We study the $n$-th-order nonlinear dynamic equations

$$x^{\left[n\right]}\left(t\right)+p\left(t\right){\varphi }_{{\alpha }_{n-1}}\left[{\left(x^{\left[n-2\right]}\left(t\right)\right)}^{\mathrm{\Delta }\sigma }\right]+q\left(t\right){\varphi }_{\gamma }\left(x\left(g\left(t\right)\right)\right)=0$$

on an unbounded time scale $\mathbb{𝕋}$, where $n\ge 2$ and for $i=1,\dots ,n-1$

$$x^{\left[i\right]}\left(t\right):=r_i\left(t\right){\varphi }_{{\alpha }_i}\left[{\left(x^{\left[i-1\right]}\left(t\right)\right)}^{\mathrm{\Delta }}\right],$$

with $r_n={\alpha }_n=1$ and $x^{\left[0\right]}=x$; here the constants ${\alpha }_i$ and the functions $r_i$, $i=1,\dots ,n-1$, are positive and $p$, $q$ are nonnegative functions.
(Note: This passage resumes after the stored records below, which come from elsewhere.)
<file path="src/core/dcs_pkg.sv">
package dcs_pkg;
	localparam int CODE_W = 7;
	localparam int CNT_W = 10;
	localparam int N_SRC = 10;
	// request line index on the request input vector
	localparam int SRC_EXT_IRQ_ZERO = 0;
	localparam int SRC_CAPTURE_ONE = 1;
	localparam int SRC_COMPARE_ONE = 2;
	localparam int SRC_TIMER_TWO = 3;
	localparam int SRC_TIMER_THREE = 4;
	localparam int SRC_SERIAL_ONE = 5;
	localparam int SRC_UART_ONE_RX = 6;
	localparam int SRC_UART_ONE_TX = 7;
	localparam int SRC_CONVERTER = 8;
	localparam int SRC_PARALLEL = 9;
	// request source codes
	localparam logic [6:0] CODE_EXT_IRQ_ZERO = 7'h00;
	localparam logic [6:0] CODE_CAPTURE_ONE = 7'h01;
	localparam logic [6:0] CODE_COMPARE_ONE = 7'h02;
	localparam logic [6:0] CODE_TIMER_TWO = 7'h07;
	localparam logic [6:0] CODE_TIMER_THREE = 7'h08;
	localparam logic [6:0] CODE_SERIAL_ONE = 7'h0A;
	localparam logic [6:0] CODE_UART_ONE_RX = 7'h0B;
	localparam logic [6:0] CODE_UART_ONE_TX = 7'h0C;
	localparam logic [6:0] CODE_CONVERTER = 7'h0D;
	localparam logic [6:0] CODE_PARALLEL = 7'h2D;
	// peripheral data register addresses
	localparam logic [15:0] PA_CAPTURE_ONE_BUFFER = 16'h0140;
	localparam logic [15:0] PA_COMPARE_ONE_SECONDARY = 16'h0180;
	localparam logic [15:0] PA_COMPARE_ONE_PRIMARY = 16'h0182;
	localparam logic [15:0] PA_UART_ONE_TX_DATA = 16'h0224;
	localparam logic [15:0] PA_UART_ONE_RX_DATA = 16'h0226;
	localparam logic [15:0] PA_SERIAL_ONE_BUFFER = 16'h0248;
	localparam logic [15:0] PA_CONVERTER_RESULT_ZERO = 16'h0300;
	localparam logic [15:0] PA_PARALLEL_PORT_DATA = 16'h0608;
	// register map: byte address bits [7:5] channel, [4:2] register
	localparam logic [2:0] REG_CTRL = 3'h0;
	localparam logic [2:0] REG_REQ = 3'h1;
	localparam logic [2:0] REG_PAD = 3'h2;
	localparam logic [2:0] REG_STA = 3'h3;
	localparam logic [2:0] REG_STB = 3'h4;
	localparam logic [2:0] REG_CNT = 3'h5;
	localparam logic [2:0] REG_STAT = 3'h6;
	localparam logic [11:0] ADDR_DONE = 12'h100;
	// control register fields
	localparam int CTRL_W = 4;
	localparam int CTRL_EN = 0;
	localparam int CTRL_DIR = 1;
	localparam int CTRL_BYTE = 2;
	localparam int CTRL_PP = 3;
	localparam int CTRL_FORCE = 4;
	localparam logic [3:0] CTRL_RST = 4'h0;
	localparam logic [6:0] REQ_RST = 7'h00;
	localparam logic [15:0] WORD16_RST = 16'h0000;
	localparam logic [9:0] CNT_RST = 10'h000;
	typedef enum logic [1:0] {ST_IDLE, ST_READ, ST_WRITE} dcs_state_t;
endpackage

</file>
<file path="src/core/dcs_map_if.sv">
interface dcs_map_if #(parameter int NCH = 8);
	logic [dcs_pkg::CODE_W-1:0] req_code [NCH];
	logic [NCH-1:0] hit;
	logic [15:0] off;
	logic [dcs_pkg::CNT_W-1:0] idx;
	logic byte_mode;
	logic [15:0] pad;
	logic [15:0] ram_addr;
	logic ram_ok;
	logic pad_ok;
	modport map_end (input req_code, output hit);
	modport map_use (output req_code, input hit);
	modport grd_end (input off, idx, byte_mode, pad, output ram_addr, ram_ok, pad_ok);
	modport grd_use (output off, idx, byte_mode, pad, input ram_addr, ram_ok, pad_ok);
endinterface

</file>
<file path="src/core/dcs_addr_guard.sv">
module dcs_addr_guard #(
	parameter logic [15:0] RAM_BASE = 16'h2000,
	parameter logic [15:0] RAM_BYTES = 16'h0800
) (
	input wire logic clk_in,
	input wire logic sys_rst_in,
	dcs_map_if.grd_end g
);
	logic [16:0] step;
	logic [16:0] sum;
	logic [16:0] lim;

	// element index steps by one byte or one word; the count stays in elements
	assign step = g.byte_mode ? {7'h00, g.idx} : {6'h00, g.idx, 1'b0};
	assign sum = {1'b0, RAM_BASE} + {1'b0, g.off} + step;
	assign lim = {1'b0, RAM_BASE} + {1'b0, RAM_BYTES};
	assign g.ram_addr = sum[15:0];
	// words only at even addresses; anything past the region is refused
	assign g.ram_ok = (sum < lim) && (g.byte_mode || !sum[0]);
	always_comb begin
		case (g.pad)
			dcs_pkg::PA_CAPTURE_ONE_BUFFER, dcs_pkg::PA_COMPARE_ONE_SECONDARY,
			dcs_pkg::PA_COMPARE_ONE_PRIMARY, dcs_pkg::PA_UART_ONE_TX_DATA,
			dcs_pkg::PA_UART_ONE_RX_DATA, dcs_pkg::PA_SERIAL_ONE_BUFFER,
			dcs_pkg::PA_CONVERTER_RESULT_ZERO, dcs_pkg::PA_PARALLEL_PORT_DATA: g.pad_ok = 1'b1;
			default: g.pad_ok = 1'b0;
		endcase
	end

	chk_ram_in_region: assert property (@(posedge clk_in) disable iff (sys_rst_in)
		g.ram_ok |-> (g.ram_addr >= RAM_BASE) && ({1'b0, g.ram_addr} < lim))
		else $error("ram address accepted outside region");
	chk_ram_offset: assert property (@(posedge clk_in) disable iff (sys_rst_in)
		(g.idx == 10'h000 && !sum[16]) |-> (g.ram_addr == RAM_BASE + g.off))
		else $error("first element not at base plus offset");
endmodule

</file>
<file path="src/core/dcs_src_map.sv">
module dcs_src_map #(parameter int NCH = 8) (
	input wire logic clk_in,
	input wire logic sys_rst_in,
	input wire logic [dcs_pkg::N_SRC-1:0] req_line_in,
	dcs_map_if.map_end m
);
	function automatic logic line_of(input logic [6:0] code, input logic [9:0] lines);
		case (code)
			dcs_pkg::CODE_EXT_IRQ_ZERO: line_of = lines[dcs_pkg::SRC_EXT_IRQ_ZERO];
			dcs_pkg::CODE_CAPTURE_ONE: line_of = lines[dcs_pkg::SRC_CAPTURE_ONE];
			dcs_pkg::CODE_COMPARE_ONE: line_of = lines[dcs_pkg::SRC_COMPARE_ONE];
			dcs_pkg::CODE_TIMER_TWO: line_of = lines[dcs_pkg::SRC_TIMER_TWO];
			dcs_pkg::CODE_TIMER_THREE: line_of = lines[dcs_pkg::SRC_TIMER_THREE];
			dcs_pkg::CODE_SERIAL_ONE: line_of = lines[dcs_pkg::SRC_SERIAL_ONE];
			dcs_pkg::CODE_UART_ONE_RX: line_of = lines[dcs_pkg::SRC_UART_ONE_RX];
			dcs_pkg::CODE_UART_ONE_TX: line_of = lines[dcs_pkg::SRC_UART_ONE_TX];
			dcs_pkg::CODE_CONVERTER: line_of = lines[dcs_pkg::SRC_CONVERTER];
			dcs_pkg::CODE_PARALLEL: line_of = lines[dcs_pkg::SRC_PARALLEL];
			default: line_of = 1'b0;
		endcase
	endfunction

	for (genvar c = 0; c < NCH; c++) begin : g_map
		assign m.hit[c] = line_of(m.req_code[c], req_line_in);
	end

	chk_timer_two_map: assert property (@(posedge clk_in) disable iff (sys_rst_in)
		(m.req_code[0] == dcs_pkg::CODE_TIMER_TWO) |-> (m.hit[0] == req_line_in[3]))
		else $error("timer two code does not follow its line");
	chk_unused_code: assert property (@(posedge clk_in) disable iff (sys_rst_in)
		(m.req_code[0] == 7'h7F) |-> !m.hit[0])
		else $error("unused request code triggered a channel");
endmodule

</file>
<file path="src/core/dcs_top.sv">
// How it works
// - channel holds peripheral address and request select
// - codes pick ext irq, timer two, three
// - capture one and compare one codes, addresses
// - serial one code and buffer address
// - uart one receive and transmit codes, addresses
// - parallel port and converter codes, addresses
// - shared request pends both; priority serves first
// - unknown peripheral address: drop writes, read zero
// - start values A and B are offsets
// - offset outside region: drop writes, read zero
// - block completes after count plus one requests
// - count is elements, byte or word alike
// - count past region: drop writes, read zero
// - only data requests; errors left to peripheral
module dcs_top #(
	parameter int NCH = 8,
	parameter logic [15:0] RAM_BASE = 16'h2000,
	parameter logic [15:0] RAM_BYTES = 16'h0800
) (
	input wire logic clk_in,
	input wire logic sys_rst_in,
	input wire logic hsel_in,
	input wire logic [31:0] haddr_in,
	input wire logic [1:0] htrans_in,
	input wire logic hwrite_in,
	input wire logic [2:0] hsize_in,
	input wire logic [31:0] hwdata_in,
	input wire logic hready_in,
	output logic [31:0] hrdata_out,
	output logic hreadyout_out,
	output logic hresp_out,
	input wire logic [dcs_pkg::N_SRC-1:0] req_line_in,
	output logic [15:0] per_addr_out,
	output logic per_rd_out,
	output logic per_wr_out,
	input wire logic [15:0] per_rdata_in,
	output logic [15:0] ram_addr_out,
	output logic ram_rd_out,
	output logic ram_wr_out,
	input wire logic [15:0] ram_rdata_in,
	output logic [15:0] xfer_wdata_out,
	output logic xfer_byte_out,
	output logic [NCH-1:0] block_done_out
);
	localparam int CH_W = 3;

	if (NCH < 1 || NCH > 8) begin : g_bad_nch
		$error("NCH must be 1 to 8");
	end
	if ({1'b0, RAM_BASE} + {1'b0, RAM_BYTES} > 17'h10000) begin : g_bad_ram
		$error("ram region runs past the 16-bit space");
	end

	dcs_map_if #(.NCH(NCH)) m ();

	// per-channel setup and state
	logic [dcs_pkg::CTRL_W-1:0] ctrl_q [NCH];
	logic [6:0] req_q [NCH];
	logic [15:0] pad_q [NCH];
	logic [15:0] sta_q [NCH];
	logic [15:0] stb_q [NCH];
	logic [9:0] cnt_q [NCH];
	logic [9:0] idx_q [NCH];
	logic [NCH-1:0] bsel_q;
	logic [NCH-1:0] pend_q;
	logic [NCH-1:0] done_q;

	// bus slave state
	logic wr_pend_q, wr_pend_d;
	logic rd_wait_q, rd_wait_d;
	logic a_ok_q, a_ok_d;
	logic [11:0] a_addr_q, a_addr_d;
	logic [31:0] hrdata_q, hrdata_d;
	logic hreadyout_q, hreadyout_d;
	logic hresp_q;
	logic ahb_go;
	logic wr_apply;
	logic wr_glob;
	logic [CH_W-1:0] wr_ch;
	logic [2:0] wr_reg;

	// transfer sequencer state
	dcs_pkg::dcs_state_t state_q, state_d;
	logic [CH_W-1:0] act_q, act_d;
	logic [15:0] per_addr_q, per_addr_d;
	logic per_rd_q, per_rd_d;
	logic per_wr_q, per_wr_d;
	logic [15:0] ram_addr_q, ram_addr_d;
	logic ram_rd_q, ram_rd_d;
	logic ram_wr_q, ram_wr_d;
	logic [15:0] wdata_q, wdata_d;
	logic byte_q, byte_d;
	logic grant_any;
	logic [CH_W-1:0] grant_ch;
	logic [CH_W-1:0] sel_ch;
	logic svc_end;
	logic ram_ok_seen_q;

	dcs_src_map #(.NCH(NCH)) u_map (
		.clk_in(clk_in),
		.sys_rst_in(sys_rst_in),
		.req_line_in(req_line_in),
		.m(m.map_end)
	);

	dcs_addr_guard #(.RAM_BASE(RAM_BASE), .RAM_BYTES(RAM_BYTES)) u_guard (
		.clk_in(clk_in),
		.sys_rst_in(sys_rst_in),
		.g(m.grd_end)
	);

	// ---------------- bus slave ----------------
	assign ahb_go = hsel_in && htrans_in[1] && hready_in;
	assign wr_apply = wr_pend_q && a_ok_q;
	assign wr_glob = a_addr_q[8];
	assign wr_ch = a_addr_q[7:5];
	assign wr_reg = a_addr_q[4:2];

	always_comb begin
		wr_pend_d = 1'b0;
		rd_wait_d = 1'b0;
		a_ok_d = a_ok_q;
		a_addr_d = a_addr_q;
		hrdata_d = hrdata_q;
		hreadyout_d = 1'b1;
		if (ahb_go) begin
			a_addr_d = haddr_in[11:0];
			a_ok_d = (haddr_in[31:12] == 20'h00000) && (haddr_in[11:9] == 3'h0)
				&& (haddr_in[8] ? (haddr_in[7:2] == 6'h00) : (haddr_in[7:5] < NCH));
			wr_pend_d = hwrite_in;
			rd_wait_d = !hwrite_in;
			// reads take one wait so a write just ahead is already visible
			hreadyout_d = hwrite_in;
		end
		if (rd_wait_q) begin
			hrdata_d = 32'h0000_0000;
			if (a_ok_q && wr_glob) begin
				hrdata_d[NCH-1:0] = done_q;
			end else if (a_ok_q) begin
				case (wr_reg)
					dcs_pkg::REG_CTRL: hrdata_d[3:0] = ctrl_q[wr_ch];
					dcs_pkg::REG_REQ: hrdata_d[6:0] = req_q[wr_ch];
					dcs_pkg::REG_PAD: hrdata_d[15:0] = pad_q[wr_ch];
					dcs_pkg::REG_STA: hrdata_d[15:0] = sta_q[wr_ch];
					dcs_pkg::REG_STB: hrdata_d[15:0] = stb_q[wr_ch];
					dcs_pkg::REG_CNT: hrdata_d[9:0] = cnt_q[wr_ch];
					dcs_pkg::REG_STAT: hrdata_d[12:0] = {done_q[wr_ch], pend_q[wr_ch],
						bsel_q[wr_ch], idx_q[wr_ch]};
					default: hrdata_d = 32'h0000_0000;
				endcase
			end
		end
	end

	always_ff @(posedge clk_in) begin
		if (sys_rst_in) begin
			wr_pend_q <= 1'b0;
			rd_wait_q <= 1'b0;
			a_ok_q <= 1'b0;
			a_addr_q <= 12'h000;
			hrdata_q <= 32'h0000_0000;
			hreadyout_q <= 1'b1;
			hresp_q <= 1'b0;
		end else begin
			wr_pend_q <= wr_pend_d;
			rd_wait_q <= rd_wait_d;
			a_ok_q <= a_ok_d;
			a_addr_q <= a_addr_d;
			hrdata_q <= hrdata_d;
			hreadyout_q <= hreadyout_d;
			hresp_q <= 1'b0;
		end
	end

	// ---------------- per-channel setup ----------------
	for (genvar c = 0; c < NCH; c++) begin : g_ch
		localparam logic [CH_W-1:0] C_IDX = CH_W'(c);
		logic [dcs_pkg::CTRL_W-1:0] ctrl_d;
		logic [6:0] req_d;
		logic [15:0] pad_d, sta_d, stb_d;
		logic [9:0] cnt_d, idx_d;
		logic bsel_d, pend_d, done_d;
		logic me_wr, me_svc;

		assign me_wr = wr_apply && !wr_glob && (wr_ch == C_IDX);
		assign me_svc = svc_end && (act_q == C_IDX);
		assign m.req_code[c] = req_q[c];

		always_comb begin
			ctrl_d = ctrl_q[c];
			req_d = req_q[c];
			pad_d = pad_q[c];
			sta_d = sta_q[c];
			stb_d = stb_q[c];
			cnt_d = cnt_q[c];
			idx_d = idx_q[c];
			bsel_d = bsel_q[c];
			pend_d = pend_q[c];
			done_d = done_q[c];
			if (me_wr) begin
				case (wr_reg)
					dcs_pkg::REG_CTRL: begin
						ctrl_d = hwdata_in[3:0];
						// fresh setup starts at the first element of buffer A
						idx_d = dcs_pkg::CNT_RST;
						bsel_d = 1'b0;
					end
					dcs_pkg::REG_REQ: req_d = hwdata_in[6:0];
					dcs_pkg::REG_PAD: pad_d = hwdata_in[15:0];
					dcs_pkg::REG_STA: sta_d = hwdata_in[15:0];
					dcs_pkg::REG_STB: stb_d = hwdata_in[15:0];
					dcs_pkg::REG_CNT: cnt_d = hwdata_in[9:0];
					default: ;
				endcase
			end
			if (wr_apply && wr_glob && hwdata_in[c]) begin
				done_d = 1'b0;
			end
			if (me_svc) begin
				if (idx_q[c] == cnt_q[c]) begin
					idx_d = dcs_pkg::CNT_RST;
					done_d = 1'b1;
					if (ctrl_q[c][dcs_pkg::CTRL_PP]) begin
						bsel_d = !bsel_q[c];
					end else begin
						ctrl_d[dcs_pkg::CTRL_EN] = 1'b0;
					end
				end else begin
					idx_d = idx_q[c] + 10'h001;
				end
			end
			if (grant_any && state_q == dcs_pkg::ST_IDLE && grant_ch == C_IDX) begin
				pend_d = 1'b0;
			end
			// a new request in the grant cycle is kept, not lost
			if ((ctrl_q[c][dcs_pkg::CTRL_EN] && m.hit[c])
				|| (me_wr && wr_reg == dcs_pkg::REG_CTRL && hwdata_in[dcs_pkg::CTRL_FORCE])) begin
				pend_d = 1'b1;
			end
		end

		always_ff @(posedge clk_in) begin
			if (sys_rst_in) begin
				ctrl_q[c] <= dcs_pkg::CTRL_RST;
				req_q[c] <= dcs_pkg::REQ_RST;
				pad_q[c] <= dcs_pkg::WORD16_RST;
				sta_q[c] <= dcs_pkg::WORD16_RST;
				stb_q[c] <= dcs_pkg::WORD16_RST;
				cnt_q[c] <= dcs_pkg::CNT_RST;
				idx_q[c] <= dcs_pkg::CNT_RST;
				bsel_q[c] <= 1'b0;
				pend_q[c] <= 1'b0;
				done_q[c] <= 1'b0;
			end else begin
				ctrl_q[c] <= ctrl_d;
				req_q[c] <= req_d;
				pad_q[c] <= pad_d;
				sta_q[c] <= sta_d;
				stb_q[c] <= stb_d;
				cnt_q[c] <= cnt_d;
				idx_q[c] <= idx_d;
				bsel_q[c] <= bsel_d;
				pend_q[c] <= pend_d;
				done_q[c] <= done_d;
			end
		end
	end

	// ---------------- arbitration and transfer ----------------
	always_comb begin
		grant_any = 1'b0;
		grant_ch = '0;
		for (int i = NCH - 1; i >= 0; i--) begin
			if (pend_q[i] && ctrl_q[i][dcs_pkg::CTRL_EN]) begin
				grant_any = 1'b1;
				grant_ch = CH_W'(i);
			end
		end
	end

	assign sel_ch = (state_q == dcs_pkg::ST_IDLE) ? grant_ch : act_q;
	assign m.off = bsel_q[sel_ch] ? stb_q[sel_ch] : sta_q[sel_ch];
	assign m.idx = idx_q[sel_ch];
	assign m.byte_mode = ctrl_q[sel_ch][dcs_pkg::CTRL_BYTE];
	assign m.pad = pad_q[sel_ch];
	assign svc_end = (state_q == dcs_pkg::ST_WRITE);

	always_comb begin
		state_d = state_q;
		act_d = act_q;
		per_addr_d = per_addr_q;
		per_rd_d = 1'b0;
		per_wr_d = 1'b0;
		ram_addr_d = ram_addr_q;
		ram_rd_d = 1'b0;
		ram_wr_d = 1'b0;
		wdata_d = wdata_q;
		byte_d = byte_q;
		case (state_q)
			dcs_pkg::ST_IDLE: begin
				if (grant_any) begin
					state_d = dcs_pkg::ST_READ;
					act_d = grant_ch;
					byte_d = m.byte_mode;
					per_addr_d = m.pad;
					ram_addr_d = m.ram_addr;
					if (ctrl_q[grant_ch][dcs_pkg::CTRL_DIR]) begin
						ram_rd_d = m.ram_ok;
					end else begin
						per_rd_d = m.pad_ok;
					end
				end
			end
			dcs_pkg::ST_READ: begin
				state_d = dcs_pkg::ST_WRITE;
				// refused reads give zero
				if (ctrl_q[act_q][dcs_pkg::CTRL_DIR]) begin
					wdata_d = ram_rd_q ? ram_rdata_in : 16'h0000;
					per_wr_d = m.pad_ok;
				end else begin
					wdata_d = per_rd_q ? per_rdata_in : 16'h0000;
					ram_wr_d = m.ram_ok;
				end
			end
			dcs_pkg::ST_WRITE: state_d = dcs_pkg::ST_IDLE;
			default: state_d = dcs_pkg::ST_IDLE;
		endcase
	end

	always_ff @(posedge clk_in) begin
		if (sys_rst_in) begin
			state_q <= dcs_pkg::ST_IDLE;
			act_q <= '0;
			per_addr_q <= 16'h0000;
			per_rd_q <= 1'b0;
			per_wr_q <= 1'b0;
			ram_addr_q <= 16'h0000;
			ram_rd_q <= 1'b0;
			ram_wr_q <= 1'b0;
			wdata_q <= 16'h0000;
			byte_q <= 1'b0;
			ram_ok_seen_q <= 1'b0;
		end else begin
			state_q <= state_d;
			act_q <= act_d;
			per_addr_q <= per_addr_d;
			per_rd_q <= per_rd_d;
			per_wr_q <= per_wr_d;
			ram_addr_q <= ram_addr_d;
			ram_rd_q <= ram_rd_d;
			ram_wr_q <= ram_wr_d;
			wdata_q <= wdata_d;
			byte_q <= byte_d;
			ram_ok_seen_q <= m.ram_ok;
		end
	end

	assign hrdata_out = hrdata_q;
	assign hreadyout_out = hreadyout_q;
	assign hresp_out = hresp_q;
	assign per_addr_out = per_addr_q;
	assign per_rd_out = per_rd_q;
	assign per_wr_out = per_wr_q;
	assign ram_addr_out = ram_addr_q;
	assign ram_rd_out = ram_rd_q;
	assign ram_wr_out = ram_wr_q;
	assign xfer_wdata_out = wdata_q;
	assign xfer_byte_out = byte_q;
	assign block_done_out = done_q;

	// ---------------- checks ----------------
	chk_pend_on_hit: assert property (@(posedge clk_in) disable iff (sys_rst_in)
		(ctrl_q[0][dcs_pkg::CTRL_EN] && m.hit[0]) |=> pend_q[0])
		else $error("enabled channel lost its request");
	chk_shared_source: assert property (@(posedge clk_in) disable iff (sys_rst_in)
		(state_q == dcs_pkg::ST_IDLE && pend_q[0] && ctrl_q[0][dcs_pkg::CTRL_EN]
		&& pend_q[NCH-1] && ctrl_q[NCH-1][dcs_pkg::CTRL_EN] && !m.hit[NCH-1])
		|=> (act_q == '0) ##1 pend_q[NCH-1])
		else $error("priority order or pending state wrong");
	chk_bad_pad_zero: assert property (@(posedge clk_in) disable iff (sys_rst_in)
		(state_q == dcs_pkg::ST_READ && !ctrl_q[act_q][dcs_pkg::CTRL_DIR] && !per_rd_q)
		|=> (wdata_q == 16'h0000))
		else $error("refused peripheral read did not give zero");
	chk_ram_drop: assert property (@(posedge clk_in) disable iff (sys_rst_in)
		ram_wr_q |-> ram_ok_seen_q)
		else $error("ram write outside region");
	chk_one_element: assert property (@(posedge clk_in) disable iff (sys_rst_in)
		(state_q == dcs_pkg::ST_READ && cnt_q[act_q] == 10'h000 && !(wr_apply && wr_glob))
		##1 (state_q == dcs_pkg::ST_WRITE) |=> done_q[$past(act_q, 2)])
		else $error("zero count did not end after one element");
	chk_elem_step: assert property (@(posedge clk_in) disable iff (sys_rst_in)
		(svc_end && act_q == '0 && idx_q[0] != cnt_q[0] && !(wr_apply && wr_ch == '0))
		|=> (idx_q[0] == $past(idx_q[0]) + 10'h001))
		else $error("element index did not step by one");
	chk_read_wait: assert property (@(posedge clk_in) disable iff (sys_rst_in)
		(ahb_go && !hwrite_in) |=> !hreadyout_q ##1 hreadyout_q)
		else $error("read answer timing wrong");
	cov_shared: cover property (@(posedge clk_in) disable iff (sys_rst_in)
		(m.hit[0] && m.hit[1] && ctrl_q[0][0] && ctrl_q[1][0]));
	cov_done: cover property (@(posedge clk_in) disable iff (sys_rst_in) $rose(done_q[0]));
	cov_drop: cover property (@(posedge clk_in) disable iff (sys_rst_in)
		(state_q == dcs_pkg::ST_READ && !m.ram_ok));
endmodule

</file>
Criteria are established for the oscillation of solutions for both even- and odd-order cases. The results improve several known results in the literature on second-order, third-order, and higher-order linear and nonlinear dynamic equations. In particular our results can be applied when $g$ is not (delta) differentiable and the forward jump operator $\sigma$ and $g$ do not commute.